Although U.S. President Donald Trump’s initial tariffs, rejection of climate action, and calls to re-invite Russian President Vladimir Putin during Trump’s first term were disruptive, the G7 has never seen anything like the situation Prime Minister Mark Carney will have to deal with in Kananaskis, Alta., on June 15-17.
It’s not the kind of international stage that Trump—who recently told The Atlantic that he runs the world—would likely pass up. But, assuming he doesn’t change his mind, his attendance is basically an invitation to the other leaders to turn the G7 inside out to avoid an open clash with the U.S.
If there is one thing the G7 has promoted over its half-century of existence, it is the value of a multilateral trading system founded on free, open, and rules-based commercial dealings. But Trump, who has viewed trade as the work of the devil since the 1980s, has set out to wreck liberalized international commerce with tariffs that have caused the worst trade war since the 1930s.
The president has employed import taxes to undercut Japan’s economic growth, torn up the U.S.’s free-trade deal with Canada, and—deepening a long-standing rift with Europe—last week lashed out at the EU with threatened 50-per-cent tariffs on all imports (postponed for a month as of May 26). One is curious to see how European leaders will react if Trump repeats his idiotic claim that the EU was “formed in order to screw the United States.”
Riding herd on this unpredictable gathering will fall to Carney. We got a taste of the forces at work in all this last week when G7 finance ministers meeting in Alberta only managed to reach agreement on a final communiqué by not mentioning U.S. tariffs in the document. Finance Minister François-Philippe Champagne, who hosted the event, seemed pleased to get out of Banff, Alta., without being party to a scandalous international shouting match.

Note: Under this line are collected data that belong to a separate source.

<file path="config.mk">
export PLATFORM = sky130hd
export DESIGN_NAME = pilot_conv_sequencer
export DESIGN_NICKNAME = d
export VERILOG_FILES = /design/src/rtl/pilot_seq_pkg.sv /design/src/rtl/seq_preset_gen.sv /design/src/rtl/seq_period_timer.sv /design/src/rtl/seq_conv_judge.sv /design/src/rtl/pilot_conv_sequencer.sv
export SDC_FILE = /design/constraint.sdc
export NUM_CORES = 1
export LEC_CHECK = 0
export BUFFER_PORTS_ARGS = -buffer_cell sky130_fd_sc_hd__buf_2
export CAP_MARGIN = 20
export CORE_MARGIN = 1
export CORE_UTILIZATION = 50
export DETAILED_ROUTE_END_ITERATION = 16
export PLACE_DENSITY = 0.79
export SYNTH_ARGS = -nofsm -noshare
export SYNTH_HDL_FRONTEND = slang
export SYNTH_SLANG_ARGS = --single-unit
</file>
<file path="constraint.sdc">
create_clock -name clk -period 3.52 [get_ports clk]
set_input_delay 0.528 -clock clk [delete_from_list [all_inputs] [get_ports clk]]
set_output_delay 0.528 -clock clk [all_outputs]
set_load 0.03 [all_outputs]
</file>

In that context, it’s hard to imagine how the stakes could be higher for Carney when Trump and the other leaders get together in the midst of the president’s economic warfare against most of the other attendees.
If that were not enough, the summit will also be seized with Russia’s intensifying invasion of Ukraine. The situation for Ukraine’s supporters in the G7 has reached a point where everyone seemed relieved at the Banff meeting last week when U.S. Treasury Secretary Scott Bessent, who had refused to sign a communiqué saying the Russian invasion is “illegal,” agreed to a lesser denunciation of Moscow. The final joint statement only called out “Russia’s continued brutal war against Ukraine.” But the finance ministers made headlines by agreeing to possibly raise sanctions against Moscow if there’s no ceasefire.

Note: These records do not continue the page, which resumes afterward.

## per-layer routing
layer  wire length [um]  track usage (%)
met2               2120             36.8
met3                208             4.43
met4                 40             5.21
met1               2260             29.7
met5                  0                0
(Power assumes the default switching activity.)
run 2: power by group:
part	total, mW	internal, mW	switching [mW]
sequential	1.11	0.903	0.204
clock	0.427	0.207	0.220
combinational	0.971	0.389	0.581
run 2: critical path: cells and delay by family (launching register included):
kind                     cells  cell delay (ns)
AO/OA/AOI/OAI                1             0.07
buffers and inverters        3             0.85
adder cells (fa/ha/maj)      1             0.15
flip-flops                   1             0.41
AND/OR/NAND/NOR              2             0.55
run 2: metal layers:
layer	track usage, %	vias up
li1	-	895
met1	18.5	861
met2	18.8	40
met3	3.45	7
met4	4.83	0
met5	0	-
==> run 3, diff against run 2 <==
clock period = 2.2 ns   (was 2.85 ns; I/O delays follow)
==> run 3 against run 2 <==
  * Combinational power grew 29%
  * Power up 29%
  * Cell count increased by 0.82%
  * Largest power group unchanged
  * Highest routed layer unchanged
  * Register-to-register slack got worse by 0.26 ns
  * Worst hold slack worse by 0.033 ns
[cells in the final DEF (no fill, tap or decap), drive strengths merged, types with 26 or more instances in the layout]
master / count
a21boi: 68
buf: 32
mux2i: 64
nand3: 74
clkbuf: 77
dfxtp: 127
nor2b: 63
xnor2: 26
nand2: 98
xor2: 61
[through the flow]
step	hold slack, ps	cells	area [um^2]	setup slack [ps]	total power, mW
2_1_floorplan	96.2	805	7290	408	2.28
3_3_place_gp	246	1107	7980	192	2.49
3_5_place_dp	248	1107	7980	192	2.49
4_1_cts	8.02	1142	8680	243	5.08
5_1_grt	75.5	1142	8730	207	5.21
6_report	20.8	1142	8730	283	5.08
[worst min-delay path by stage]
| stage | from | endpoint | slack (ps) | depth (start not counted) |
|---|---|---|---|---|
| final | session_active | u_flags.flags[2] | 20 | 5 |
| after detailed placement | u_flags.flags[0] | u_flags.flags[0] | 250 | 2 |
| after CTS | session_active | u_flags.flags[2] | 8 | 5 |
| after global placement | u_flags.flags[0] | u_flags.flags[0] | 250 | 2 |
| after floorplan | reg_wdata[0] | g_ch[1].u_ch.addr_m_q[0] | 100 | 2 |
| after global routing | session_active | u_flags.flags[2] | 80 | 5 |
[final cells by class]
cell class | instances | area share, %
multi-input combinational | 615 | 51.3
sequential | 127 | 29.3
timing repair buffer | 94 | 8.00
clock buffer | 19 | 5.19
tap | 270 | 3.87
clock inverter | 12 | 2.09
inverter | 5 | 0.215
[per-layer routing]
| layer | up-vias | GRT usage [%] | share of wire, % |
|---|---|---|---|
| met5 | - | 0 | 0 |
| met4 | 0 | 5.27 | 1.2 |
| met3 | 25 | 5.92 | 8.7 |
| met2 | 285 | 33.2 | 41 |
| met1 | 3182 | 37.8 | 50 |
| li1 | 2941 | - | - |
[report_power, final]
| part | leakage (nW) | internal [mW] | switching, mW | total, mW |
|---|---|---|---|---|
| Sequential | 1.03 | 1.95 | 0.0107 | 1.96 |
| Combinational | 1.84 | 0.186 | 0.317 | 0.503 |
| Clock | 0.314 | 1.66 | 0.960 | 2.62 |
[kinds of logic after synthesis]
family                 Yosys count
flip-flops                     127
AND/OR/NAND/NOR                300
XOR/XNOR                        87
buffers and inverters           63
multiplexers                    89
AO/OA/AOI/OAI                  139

How Carney manages this issue remains to be seen. On top of everything else, Trump continues even now to insist it was a mistake to kick Russia out of the G8. Ukrainian President Volodymyr Zelenskyy will also be in attendance, and the way things are going, this might be his last chance to save his country. While Trump is all over the map about Russia, his moral vacuum about the cause of the war is unwavering. And Putin’s dreams of military conquest in areas that once made up the Soviet Union have no doubt been emboldened by his friendship with Trump, who despite everything seems as likely as not to eventually abandon Ukraine and the U.S.’s erstwhile G7 allies in the face of Russian aggression.
Les Whittington is a regular columnist for The Hill Times.